A digitalized beep from the monitor they had just sent to sleep cut in on Mrs. Noguchi’s thoughts. Wiping blearily at her face, Noguchi Kaede faced the screen again and said, “Proceed.”
All at once, the screen filled with the face of Uchida Mai. Like Machiko’s mother, Mai was getting on in years. As a child, she had grown alongside Mai’s son Kouhei. Her mother and Mai had been the best of friends in their upper-class suburban setting, and as a result Kouhei had spent a lot of time with her. If Machiko could best describe the relationship she had had with him then, it was that of a younger sister. She always looked up to him, and he had been a role model for many years. As time went on and they were able to function without their mothers at their sides, their lives intersected less. The last time she had seen him was her graduation from high school. He had been with Mr. and Mrs. Uchida at her graduation party, and by then he was a freshman at University.
They hardly spoke that entire night, so distant had they become.
It was somewhat of a shock to see Mrs. Uchida again. She seemed a lot older from what Machiko last remembered of her. Apparently, Uchida Mai thought the same.
“My, Noguchi Machiko! I haven’t seen you in ages. You’ve… grown.”
No matter what age we are, we always seem to ‘grow’ in the eyes of those older than us, she mused sardonically.
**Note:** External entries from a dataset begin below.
<file path="config.mk">
export PLATFORM = sky130hd
export DESIGN_NAME = coordinate_frame_to_angle_error
export DESIGN_NICKNAME = d
export VERILOG_FILES = /design/src/rtl/cfae_pkg.sv /design/src/rtl/coordinate_frame_to_angle_error.sv
export VERILOG_INCLUDE_DIRS = /design/src /design/src/rtl
export SDC_FILE = /design/constraint.sdc
export NUM_CORES = 2
export LEC_CHECK = 0
export BUFFER_PORTS_ARGS = -buffer_cell sky130_fd_sc_hd__buf_2
export CORE_AREA = 10 10 367 369
export CTS_BUF_LIST = sky130_fd_sc_hd__clkbuf_4 sky130_fd_sc_hd__clkbuf_8
export DETAILED_ROUTE_END_ITERATION = 16
export DIE_AREA = 0 0 377 379
export SLEW_MARGIN = 10
export SYNTH_ARGS = -nofsm -noshare
export SYNTH_HDL_FRONTEND = slang
export SYNTH_SLANG_ARGS = --single-unit
</file>
<file path="constraint.sdc">
create_clock -name clk_i -period 22.1 [get_ports clk_i]
set_clock_uncertainty 0.2 [all_clocks]
set_input_delay 1.105 -clock clk_i [delete_from_list [all_inputs] [get_ports clk_i]]
set_output_delay 1.105 -clock clk_i [all_outputs]
set_load 0.02 [all_outputs]
</file>
<file path="src/rtl/coordinate_frame_to_angle_error_defines.svh">
// assertion macros for the coordinate frame to angle error block
// used by rtl/coordinate_frame_to_angle_error.sv
`ifndef COORDINATE_FRAME_TO_ANGLE_ERROR_DEFINES_SVH
`define COORDINATE_FRAME_TO_ANGLE_ERROR_DEFINES_SVH
`ifndef SYNTH
`define CFAE_ASSERT(label, clk, rst_n, prop) \
  label: assert property (@(posedge clk) disable iff (!rst_n) prop) \
    else $error("assertion failed");
`define CFAE_ASSERT_NR(label, clk, prop) \
  label: assert property (@(posedge clk) prop) else $error("assertion failed");
`else
`define CFAE_ASSERT(label, clk, rst_n, prop)
`define CFAE_ASSERT_NR(label, clk, prop)
`endif
`endif

</file>
<file path="src/rtl/cfae_pkg.sv">
// package for the coordinate frame to angle error block
// types, constants and the arctangent table; no dependencies
`timescale 1ns / 1ps
package cfae_pkg;
  localparam int FrameBytes = 64;
  localparam int CordicSteps = 16;
  localparam int MaxSteps = 24;
  localparam int UsedSteps = (CordicSteps > MaxSteps) ? MaxSteps : CordicSteps;
  localparam int PosW = $clog2(FrameBytes + 1);
  localparam int StepW = $clog2(UsedSteps + 1);
  localparam logic [15:0] RightAngleQ8 = 16'd23040;
  localparam logic [7:0] ChG = 8'h47;
  localparam logic [7:0] ChPlus = 8'h2b;
  localparam logic [7:0] ChMinus = 8'h2d;
  localparam logic [7:0] ChComma = 8'h2c;
  localparam logic [7:0] ChZero = 8'h30;
  localparam logic [7:0] ChNine = 8'h39;
  localparam logic [7:0] ChSpace = 8'h20;
  localparam logic [1:0] RegTrack = 2'd0;
  localparam logic [1:0] RegDist = 2'd1;
  localparam logic [1:0] RegRadius = 2'd2;

  typedef enum logic [1:0] {PH_START, PH_SIGN, PH_DIGITS} phase_e;
  typedef enum logic [2:0] {ST_IDLE, ST_LOAD, ST_ITER, ST_DONE, ST_DIST, ST_OUT} state_e;

  typedef struct packed {
    logic [7:0] rx_byte;
    logic       frame_end;
  } in_t;

  typedef struct packed {
    logic signed [15:0] angle_x;
    logic signed [15:0] angle_y;
    logic               angles_valid;
    logic               led_off;
  } out_t;

  function automatic logic [22:0] atan_q16(input logic [4:0] i);
    case (i)
      5'd0: atan_q16 = 23'd2949120;  5'd1: atan_q16 = 23'd1740967;
      5'd2: atan_q16 = 23'd919879;   5'd3: atan_q16 = 23'd466945;
      5'd4: atan_q16 = 23'd234379;   5'd5: atan_q16 = 23'd117305;
      5'd6: atan_q16 = 23'd58666;    5'd7: atan_q16 = 23'd29335;
      5'd8: atan_q16 = 23'd14668;    5'd9: atan_q16 = 23'd7334;
      5'd10: atan_q16 = 23'd3667;    5'd11: atan_q16 = 23'd1833;
      5'd12: atan_q16 = 23'd917;     5'd13: atan_q16 = 23'd458;
      5'd14: atan_q16 = 23'd229;     5'd15: atan_q16 = 23'd115;
      5'd16: atan_q16 = 23'd57;      5'd17: atan_q16 = 23'd29;
      5'd18: atan_q16 = 23'd14;      5'd19: atan_q16 = 23'd7;
      5'd20: atan_q16 = 23'd4;       5'd21: atan_q16 = 23'd2;
      5'd22: atan_q16 = 23'd1;
      default: atan_q16 = 23'd0;
    endcase
  endfunction
endpackage

</file>
<file path="src/rtl/coordinate_frame_to_angle_error.sv">
// top level of the coordinate frame to angle error block
// depends on cfae_pkg and coordinate_frame_to_angle_error_defines.svh
`timescale 1ns / 1ps
`include "coordinate_frame_to_angle_error_defines.svh"
// Parses "G x1,y1,x2,y2" frames one byte beat at a time and, on the frame end
// beat of a 'G' frame, gives one result beat. Ordinary bytes are taken while
// the sequencer is idle. The frame end beat of a 'G' frame starts a sequencer
// around one shared CORDIC datapath. In tracking mode it runs four angles, each
// through a load state, CordicSteps iterations and a finish state. A distance
// state follows for the squared distance and radius on 16x16 multipliers, and
// the output state registers the result. Outside tracking mode only the output
// state is used. Input ready is low meanwhile. The result sits in an output
// register and the next byte is taken while it waits. Frames not starting with
// 'G' give no result.
module coordinate_frame_to_angle_error
  import cfae_pkg::*;
(
  input  logic        clk_i,
  input  logic        rst_ni,
  input  logic        in_valid_i,
  output logic        in_ready_o,
  input  in_t         in_data_i,
  output logic        out_valid_o,
  input  logic        out_ready_i,
  output out_t        out_data_o,
  input  logic        cfg_valid_i,
  output logic        cfg_ready_o,
  input  logic [1:0]  cfg_index_i,
  input  logic [15:0] cfg_data_i
);
  // configuration
  logic [7:0]  track_q;
  logic [15:0] dist_q, radius_q;
  // parser state
  logic [PosW-1:0] pos_q;
  logic        marked_q, neg_q, stop_q;
  logic [2:0]  field_q;
  phase_e      phase_q;
  logic [15:0] acc_q;
  logic [15:0] coord_q [4];
  // sequencer
  state_e      state_q, state_d;
  logic [1:0]  ang_q;
  logic [StepW-1:0] step_q;
  logic signed [19:0] cx_q, cy_q;
  logic signed [24:0] cz_q;
  logic [15:0] ang_res_q [4];
  logic signed [16:0] dx_q, dy_q;
  logic [33:0] sq_q;
  logic [31:0] r2_q;
  logic        out_valid_q;
  out_t        out_q;

  logic in_acc;
  assign in_acc = in_valid_i && in_ready_o;
  assign in_ready_o = (state_q == ST_IDLE);
  assign cfg_ready_o = 1'b1;
  assign out_valid_o = out_valid_q;
  assign out_data_o = out_q;

  always_ff @(posedge clk_i or negedge rst_ni) begin
    if (!rst_ni) begin
      track_q <= '0;
      dist_q <= 16'd1000;
      radius_q <= 16'd30;
    end else if (cfg_valid_i) begin
      case (cfg_index_i)
        RegTrack: track_q <= cfg_data_i[7:0];
        RegDist: dist_q <= cfg_data_i;
        RegRadius: radius_q <= cfg_data_i;
        default: ;
      endcase
    end
  end

  // byte classification and parse step
  logic [7:0] b;
  logic digit, space;
  logic [15:0] dval, acc10, store_val;
  assign b = in_data_i.rx_byte;
  assign digit = (b >= ChZero) && (b <= ChNine);
  assign space = (b == ChSpace) || ((b >= 8'd9) && (b <= 8'd13));
  assign dval = {12'd0, 4'(b - ChZero)};
  assign acc10 = 16'({acc_q, 3'b0} + {acc_q, 1'b0} + dval);
  assign store_val = neg_q ? 16'(-acc_q) : acc_q;

  logic        p_stop, p_neg, p_store;
  phase_e      p_phase;
  logic [15:0] p_acc;
  logic        parse_en;
  always_comb begin
    p_stop = stop_q; p_neg = neg_q; p_phase = phase_q; p_acc = acc_q; p_store = 1'b0;
    parse_en = (pos_q < PosW'(FrameBytes)) && (pos_q != '0) && marked_q && !stop_q;
    if (parse_en) begin
      case (phase_q)
        PH_START: begin
          if (space) begin
          end else if (b == ChPlus || b == ChMinus) begin
            p_neg = (b == ChMinus); p_phase = PH_SIGN;
          end else if (digit) begin
            p_neg = 1'b0; p_acc = dval; p_phase = PH_DIGITS;
          end else p_stop = 1'b1;
        end
        PH_SIGN: begin
          if (digit) begin
            p_acc = dval; p_phase = PH_DIGITS;
          end else p_stop = 1'b1;
        end
        PH_DIGITS: begin
          if (digit) p_acc = acc10;
          else begin
            p_store = 1'b1;
            if (field_q == 3'd3 || b != ChComma) p_stop = 1'b1;
            else begin
              p_phase = PH_START; p_neg = 1'b0;
            end
          end
        end
        default: p_stop = 1'b1;
      endcase
    end
  end

  // frame end completion of a pending number
  logic end_store;
  logic marked_now;
  assign marked_now = (pos_q == '0) ? (b == ChG) : marked_q;
  assign end_store = marked_now && !p_stop && (p_phase == PH_DIGITS) && !p_store;

  always_ff @(posedge clk_i or negedge rst_ni) begin
    if (!rst_ni) begin
      pos_q <= '0; marked_q <= 1'b0; neg_q <= 1'b0; stop_q <= 1'b0;
      field_q <= '0; phase_q <= PH_START; acc_q <= '0;
      for (int i = 0; i < 4; i++) coord_q[i] <= '0;
    end else if (in_acc) begin
      if (p_store) coord_q[field_q[1:0]] <= store_val;
      if (in_data_i.frame_end) begin
        // pending number at frame end: p_acc and p_neg hold it
        if (end_store) coord_q[field_q[1:0]] <= p_neg ? 16'(-p_acc) : p_acc;
        pos_q <= '0; marked_q <= 1'b0; neg_q <= 1'b0; stop_q <= 1'b0;
        field_q <= '0; phase_q <= PH_START; acc_q <= '0;
      end else begin
        if (pos_q < PosW'(FrameBytes)) begin
          pos_q <= pos_q + 1'b1;
          if (pos_q == '0) marked_q <= (b == ChG);
        end
        neg_q <= p_neg; stop_q <= p_stop; phase_q <= p_phase; acc_q <= p_acc;
        if (p_store) field_q <= field_q + 1'b1;
      end
    end
  end

  // shared cordic datapath
  logic [15:0] cur_v;
  logic signed [19:0] xs, ys;
  logic signed [24:0] zr;
  logic [22:0] at;
  logic [15:0] adx, ady;
  assign cur_v = coord_q[ang_q];
  assign xs = cx_q >>> step_q;
  assign ys = cy_q >>> step_q;
  assign at = atan_q16(5'(step_q));
  assign zr = (cz_q + 25'sd128) >>> 8;
  // distance components as magnitudes, so the squares stay 16x16
  assign adx = dx_q[16] ? 16'(-dx_q) : dx_q[15:0];
  assign ady = dy_q[16] ? 16'(-dy_q) : dy_q[15:0];

  logic go;
  assign go = in_acc && in_data_i.frame_end && marked_now;

  always_comb begin
    state_d = state_q;
    case (state_q)
      ST_IDLE: if (go) state_d = (track_q == 8'd1) ? ST_LOAD : ST_OUT;
      ST_LOAD: state_d = ST_ITER;
      ST_ITER: if (step_q == StepW'(UsedSteps - 1)) state_d = ST_DONE;
      ST_DONE: state_d = (ang_q == 2'd3) ? ST_DIST : ST_LOAD;
      ST_DIST: state_d = ST_OUT;
      ST_OUT: if (!out_valid_q || out_ready_i) state_d = ST_IDLE;
      default: state_d = ST_IDLE;
    endcase
  end

  always_ff @(posedge clk_i or negedge rst_ni) begin
    if (!rst_ni) state_q <= ST_IDLE;
    else state_q <= state_d;
  end

  always_ff @(posedge clk_i or negedge rst_ni) begin
    if (!rst_ni) begin
      ang_q <= '0; step_q <= '0;
    end else begin
      case (state_q)
        ST_IDLE: begin ang_q <= '0; step_q <= '0; end
        ST_LOAD: step_q <= '0;
        ST_ITER: step_q <= step_q + 1'b1;
        ST_DONE: ang_q <= ang_q + 1'b1;
        default: ;
      endcase
    end
  end

  always_ff @(posedge clk_i) begin
    case (state_q)
      ST_LOAD: begin
        cx_q <= {4'd0, dist_q}; cy_q <= {4'd0, cur_v}; cz_q <= '0;
      end
      ST_ITER: begin
        if (cy_q >= 0) begin
          cx_q <= cx_q + ys; cy_q <= cy_q - xs; cz_q <= cz_q + 25'(at);
        end else begin
          cx_q <= cx_q - ys; cy_q <= cy_q + xs; cz_q <= cz_q - 25'(at);
        end
      end
      ST_DONE: begin
        // zero coordinate and zero distance special cases, then clamp
        if (cur_v == '0) ang_res_q[ang_q] <= '0;
        else if (dist_q == '0) ang_res_q[ang_q] <= RightAngleQ8;
        else if (zr < 0) ang_res_q[ang_q] <= '0;
        else if (zr > $signed({9'd0, RightAngleQ8})) ang_res_q[ang_q] <= RightAngleQ8;
        else ang_res_q[ang_q] <= zr[15:0];
        dx_q <= $signed({1'b0, coord_q[0]}) - $signed({1'b0, coord_q[2]});
        dy_q <= $signed({1'b0, coord_q[1]}) - $signed({1'b0, coord_q[3]});
        sq_q <= '0;
      end
      ST_DIST: begin
        sq_q <= 34'({16'd0, adx} * {16'd0, adx}) + 34'({16'd0, ady} * {16'd0, ady});
        r2_q <= radius_q * radius_q;
      end
      default: ;
    endcase
  end

  always_ff @(posedge clk_i or negedge rst_ni) begin
    if (!rst_ni) out_valid_q <= 1'b0;
    else if (state_q == ST_OUT && (!out_valid_q || out_ready_i)) out_valid_q <= 1'b1;
    else if (out_ready_i) out_valid_q <= 1'b0;
  end

  always_ff @(posedge clk_i) begin
    if (state_q == ST_OUT && (!out_valid_q || out_ready_i)) begin
      if (track_q == 8'd1) begin
        out_q.angle_x <= $signed(ang_res_q[2] - ang_res_q[0]);
        out_q.angle_y <= $signed(ang_res_q[3] - ang_res_q[1]);
        out_q.angles_valid <= 1'b1;
        out_q.led_off <= (sq_q >= {2'b0, r2_q});
      end else begin
        out_q.angle_x <= '0; out_q.angle_y <= '0;
        out_q.angles_valid <= 1'b0; out_q.led_off <= 1'b1;
      end
    end
  end

  `CFAE_ASSERT(a_busy_not_ready, clk_i, rst_ni, (state_q != ST_IDLE) |-> !in_ready_o)
  `CFAE_ASSERT(a_iter_bound, clk_i, rst_ni, (state_q == ST_ITER) |-> (step_q < StepW'(UsedSteps)))
  `CFAE_ASSERT(a_out_hold, clk_i, rst_ni, (out_valid_o && !out_ready_i) |=> out_valid_o && $stable(out_data_o))
  `CFAE_ASSERT(a_go_starts, clk_i, rst_ni, go |=> (state_q != ST_IDLE))
endmodule
</file>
About to reply, Machiko was swiftly interrupted by her mother. “Mai-san, did you hear the news?”
“I did. It’s why I thought to contact you. Is your husband home yet?”
“Not yet. I need to speak with him.”
“Why don’t you and your daughter come over while you wait? The more the merrier.” For the first time, Mai’s composed exterior wilted a little. To Machiko, ‘The more the merrier’ sounded suspiciously like ‘Misery loves company’.
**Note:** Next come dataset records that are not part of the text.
==> src/sv/serial_frame_proxy_rewriter.sv <==
// Serial frame proxy rewriter: pool byte relay, temperature parse and remote frame rewrite.
//
// The block takes one byte per transfer, tagged with its side. A byte goes into an
// input register and is processed from there once its result, if any, can be
// loaded into a result burst register of up to four results; the burst drains
// one result per cycle on the output channel while out_stall is low. A pool byte
// or a bad remote frame gives a one-result burst, a good remote frame a
// four-result burst, and a remote byte that does not complete a frame gives none.
// A new byte is accepted every cycle while results are taken at once. A good
// remote frame holds the burst register until its four results have drained, so
// a byte right after its checksum that has a result of its own waits for them;
// since such a frame takes four input bytes, the sustained rate stays one byte
// per cycle, set by the single output port. The heater override is written
// through the configuration port, which is always ready.
`include "serial_frame_proxy_rewriter_macros.svh"

module serial_frame_proxy_rewriter (
  input  logic       clk,
  input  logic       rst_n,
  // Input channel
  input  logic       in_valid,
  output logic       in_stall,
  input  logic       in_action,
  input  logic [7:0] in_byte,
  // Result channel
  output logic       out_valid,
  input  logic       out_stall,
  output logic [7:0] out_byte,
  output logic       out_to_pool,
  output logic       out_byte_valid,
  output logic       out_last,
  output logic       out_frame_error,
  output logic       out_temp_update,
  output logic [7:0] out_temperature,
  // Configuration channel
  input  logic       cfg_valid,
  output logic       cfg_ready,
  input  logic       cfg_heater_override
);
  import sfpr_pkg::*;

  // Input register
  logic       in_valid_r;
  logic       in_action_r;
  logic [7:0] in_byte_r;

  // Configuration register
  logic       heater_override_r;

  // Pool frame assembler
  logic       pool_in_frame_r, pool_in_frame_nxt;
  logic [1:0] pool_count_r, pool_count_nxt;
  logic [7:0] pool_type_r, pool_type_nxt;
  logic [7:0] pool_value_r, pool_value_nxt;

  // Remote frame assembler
  logic       remote_in_frame_r, remote_in_frame_nxt;
  logic [1:0] remote_count_r, remote_count_nxt;
  logic [7:0] remote_type_r, remote_type_nxt;
  logic [7:0] remote_value_r, remote_value_nxt;

  // Temperature tracking
  logic [7:0] last_temperature_r, last_temperature_nxt;
  logic       temperature_known_r, temperature_known_nxt;

  // Result burst register
  logic       burst_valid_r;
  logic [7:0] burst_bytes_r [4];
  logic [7:0] burst_bytes_nxt [4];
  logic [1:0] burst_len_r, burst_len_nxt;
  logic [1:0] burst_idx_r;
  logic       burst_to_pool_r, burst_to_pool_nxt;
  logic       burst_byte_valid_r, burst_byte_valid_nxt;
  logic       burst_err_r, burst_err_nxt;
  logic       burst_tupd_r, burst_tupd_nxt;
  logic [7:0] burst_temp_r, burst_temp_nxt;
  logic       burst_load;

  // Handshake terms
  logic in_xfer;
  logic out_xfer;
  logic burst_done;
  logic burst_free;
  logic has_result;
  logic advance;

  // Processing terms
  logic       pool_complete;
  logic       remote_complete;
  logic [7:0] pool_sum;
  logic [7:0] remote_sum;
  logic [7:0] remote_value_fwd;
  logic [7:0] remote_sum_fwd;

  // Handshake control: the input register advances when it has no result or its result can be loaded.
  assign in_xfer    = in_valid && !in_stall;
  assign out_xfer   = out_valid && !out_stall;
  assign burst_done = out_xfer && (burst_idx_r == burst_len_r);
  assign burst_free = !burst_valid_r || burst_done;
  assign has_result = (in_action_r == SRC_POOL) || remote_complete;
  assign advance    = in_valid_r && (!has_result || burst_free);
  assign in_stall   = in_valid_r && !advance;
  assign cfg_ready  = 1'b1;

  // Frame completion and checksums seen from the input register.
  assign pool_complete   = pool_in_frame_r && (pool_count_r == POS_CSUM);
  assign remote_complete = remote_in_frame_r && (remote_count_r == POS_CSUM);
  assign pool_sum        = SYNC_BYTE + pool_type_r + pool_value_r;
  assign remote_sum      = SYNC_BYTE + remote_type_r + remote_value_r;

  // The override turns an off command of a heater type into an on command.
  always_comb begin
    remote_value_fwd = remote_value_r;
    if (heater_override_r && (remote_value_r == 8'd0) &&
        ((remote_type_r == CMD_TYPE_A) || (remote_type_r == CMD_TYPE_B))) begin
      remote_value_fwd = 8'd1;
    end
  end
  assign remote_sum_fwd = SYNC_BYTE + remote_type_r + remote_value_fwd;

  // Frame assembly, temperature tracking and burst contents.
  always_comb begin
    pool_in_frame_nxt     = pool_in_frame_r;
    pool_count_nxt        = pool_count_r;
    pool_type_nxt         = pool_type_r;
    pool_value_nxt        = pool_value_r;
    remote_in_frame_nxt   = remote_in_frame_r;
    remote_count_nxt      = remote_count_r;
    remote_type_nxt       = remote_type_r;
    remote_value_nxt      = remote_value_r;
    last_temperature_nxt  = last_temperature_r;
    temperature_known_nxt = temperature_known_r;
    burst_load            = 1'b0;
    burst_bytes_nxt[0]    = in_byte_r;
    burst_bytes_nxt[1]    = remote_type_r;
    burst_bytes_nxt[2]    = remote_value_fwd;
    burst_bytes_nxt[3]    = remote_sum_fwd;
    burst_len_nxt         = LEN_ONE;
    burst_to_pool_nxt     = 1'b0;
    burst_byte_valid_nxt  = 1'b1;
    burst_err_nxt         = 1'b0;
    burst_tupd_nxt        = 1'b0;
    burst_temp_nxt        = 8'd0;
    if (advance) begin
      if (in_action_r == SRC_POOL) begin
        // Pool byte: relay it and parse the frame it belongs to.
        burst_load = 1'b1;
        if (!pool_in_frame_r) begin
          if (in_byte_r == SYNC_BYTE) begin
            pool_in_frame_nxt = 1'b1;
            pool_count_nxt    = POS_TYPE;
          end
        end else if (!pool_complete) begin
          if (pool_count_r == POS_TYPE) begin
            pool_type_nxt = in_byte_r;
          end else begin
            pool_value_nxt = in_byte_r;
          end
          pool_count_nxt = pool_count_r + 2'd1;
        end else begin
          pool_in_frame_nxt = 1'b0;
          pool_count_nxt    = 2'd0;
          if (pool_sum != in_byte_r) begin
            burst_err_nxt = 1'b1;
          end else if ((pool_type_r == TEMP_TYPE) &&
                       (!temperature_known_r || (last_temperature_r != pool_value_r))) begin
            last_temperature_nxt  = pool_value_r;
            temperature_known_nxt = 1'b1;
            burst_tupd_nxt        = 1'b1;
            burst_temp_nxt        = pool_value_r;
          end
        end
      end else begin
        // Remote byte: hold it until the frame is complete.
        if (!remote_in_frame_r) begin
          if (in_byte_r == SYNC_BYTE) begin
            remote_in_frame_nxt = 1'b1;
            remote_count_nxt    = POS_TYPE;
          end
        end else if (!remote_complete) begin
          if (remote_count_r == POS_TYPE) begin
            remote_type_nxt = in_byte_r;
          end else begin
            remote_value_nxt = in_byte_r;
          end
          remote_count_nxt = remote_count_r + 2'd1;
        end else begin
          remote_in_frame_nxt = 1'b0;
          remote_count_nxt    = 2'd0;
          burst_load          = 1'b1;
          if (remote_sum != in_byte_r) begin
            burst_bytes_nxt[0]   = 8'd0;
            burst_byte_valid_nxt = 1'b0;
            burst_err_nxt        = 1'b1;
          end else begin
            burst_bytes_nxt[0] = SYNC_BYTE;
            burst_len_nxt      = LEN_FOUR;
            burst_to_pool_nxt  = 1'b1;
          end
        end
      end
    end
  end

  // Control registers.
  always_ff @(posedge clk) begin
    if (!rst_n) begin
      in_valid_r          <= 1'b0;
      heater_override_r   <= 1'b0;
      pool_in_frame_r     <= 1'b0;
      pool_count_r        <= 2'd0;
      remote_in_frame_r   <= 1'b0;
      remote_count_r      <= 2'd0;
      last_temperature_r  <= 8'd0;
      temperature_known_r <= 1'b0;
      burst_valid_r       <= 1'b0;
      burst_idx_r         <= 2'd0;
    end else begin
      if (in_xfer) begin
        in_valid_r <= 1'b1;
      end else if (advance) begin
        in_valid_r <= 1'b0;
      end
      if (cfg_valid && cfg_ready) begin
        heater_override_r <= cfg_heater_override;
      end
      pool_in_frame_r     <= pool_in_frame_nxt;
      pool_count_r        <= pool_count_nxt;
      remote_in_frame_r   <= remote_in_frame_nxt;
      remote_count_r      <= remote_count_nxt;
      last_temperature_r  <= last_temperature_nxt;
      temperature_known_r <= temperature_known_nxt;
      if (burst_load) begin
        burst_valid_r <= 1'b1;
        burst_idx_r   <= 2'd0;
      end else if (burst_done) begin
        burst_valid_r <= 1'b0;
        burst_idx_r   <= 2'd0;
      end else if (out_xfer) begin
        burst_idx_r <= burst_idx_r + 2'd1;
      end
    end
  end

  // Payload registers.
  always_ff @(posedge clk) begin
    if (in_xfer) begin
      in_action_r <= in_action;
      in_byte_r   <= in_byte;
    end
    pool_type_r    <= pool_type_nxt;
    pool_value_r   <= pool_value_nxt;
    remote_type_r  <= remote_type_nxt;
    remote_value_r <= remote_value_nxt;
    if (burst_load) begin
      burst_bytes_r      <= burst_bytes_nxt;
      burst_len_r        <= burst_len_nxt;
      burst_to_pool_r    <= burst_to_pool_nxt;
      burst_byte_valid_r <= burst_byte_valid_nxt;
      burst_err_r        <= burst_err_nxt;
      burst_tupd_r       <= burst_tupd_nxt;
      burst_temp_r       <= burst_temp_nxt;
    end
  end

  // Result outputs come straight from the burst register.
  assign out_valid       = burst_valid_r;
  assign out_byte        = burst_bytes_r[burst_idx_r];
  assign out_to_pool     = burst_to_pool_r;
  assign out_byte_valid  = burst_byte_valid_r;
  assign out_last        = (burst_idx_r == burst_len_r);
  assign out_frame_error = burst_err_r;
  assign out_temp_update = burst_tupd_r;
  assign out_temperature = burst_temp_r;

  // The burst index never runs past the last result.
  `SFPR_ASSERT_RST(a_idx_in_range, clk, rst_n, burst_valid_r |-> (burst_idx_r <= burst_len_r))
  // A transfer that is not the last one leaves more results waiting.
  `SFPR_ASSERT_RST(a_burst_continues, clk, rst_n, (out_xfer && !out_last) |=> out_valid)
  // Only a rewritten remote frame produces a four-result burst, all to the pool.
  `SFPR_ASSERT_RST(a_four_to_pool, clk, rst_n,
    burst_valid_r |-> ((burst_len_r == LEN_FOUR) == burst_to_pool_r))
  // Nothing is shown on the output while reset holds.
  `SFPR_ASSERT(a_reset_idle, clk, !rst_n |=> !out_valid)

endmodule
“We’d love to. What do you think those things were?” Mrs. Noguchi didn’t miss a beat.
“I don’t know, Kaede-san… I don’t know.” Mai lowered her eyes for a moment. She was a proper and prim woman, one that made Machiko’s mother look carefree in contrast. Every facial expression, gesture and speech pattern seemed to be orchestrated in a fluid manner. Machiko was sure she was just as scared as her mother, but she hid it much better.
Ever the pragmatic one, Mai looked between them and then insisted, “Come over, we are having oodon. I hear Kouhei walking in the door now.”
“What about Toshiro?”
“You can contact your husband from my house and even spend the night. Bring some things. We haven’t been all together in quite some time.” Mrs. Uchida hadn’t directly said it, but the premise was there. Safety in numbers.
“We’ll be there as soon as we can,” said Mrs. Noguchi quickly.
“I’m looking forward to seeing you both.” The face of Uchida Mai dissolved instantaneously, and the room suddenly seemed darker than usual. Machiko glanced over her shoulder at the large bay window that looked out upon the gardens beyond. Evening had fallen.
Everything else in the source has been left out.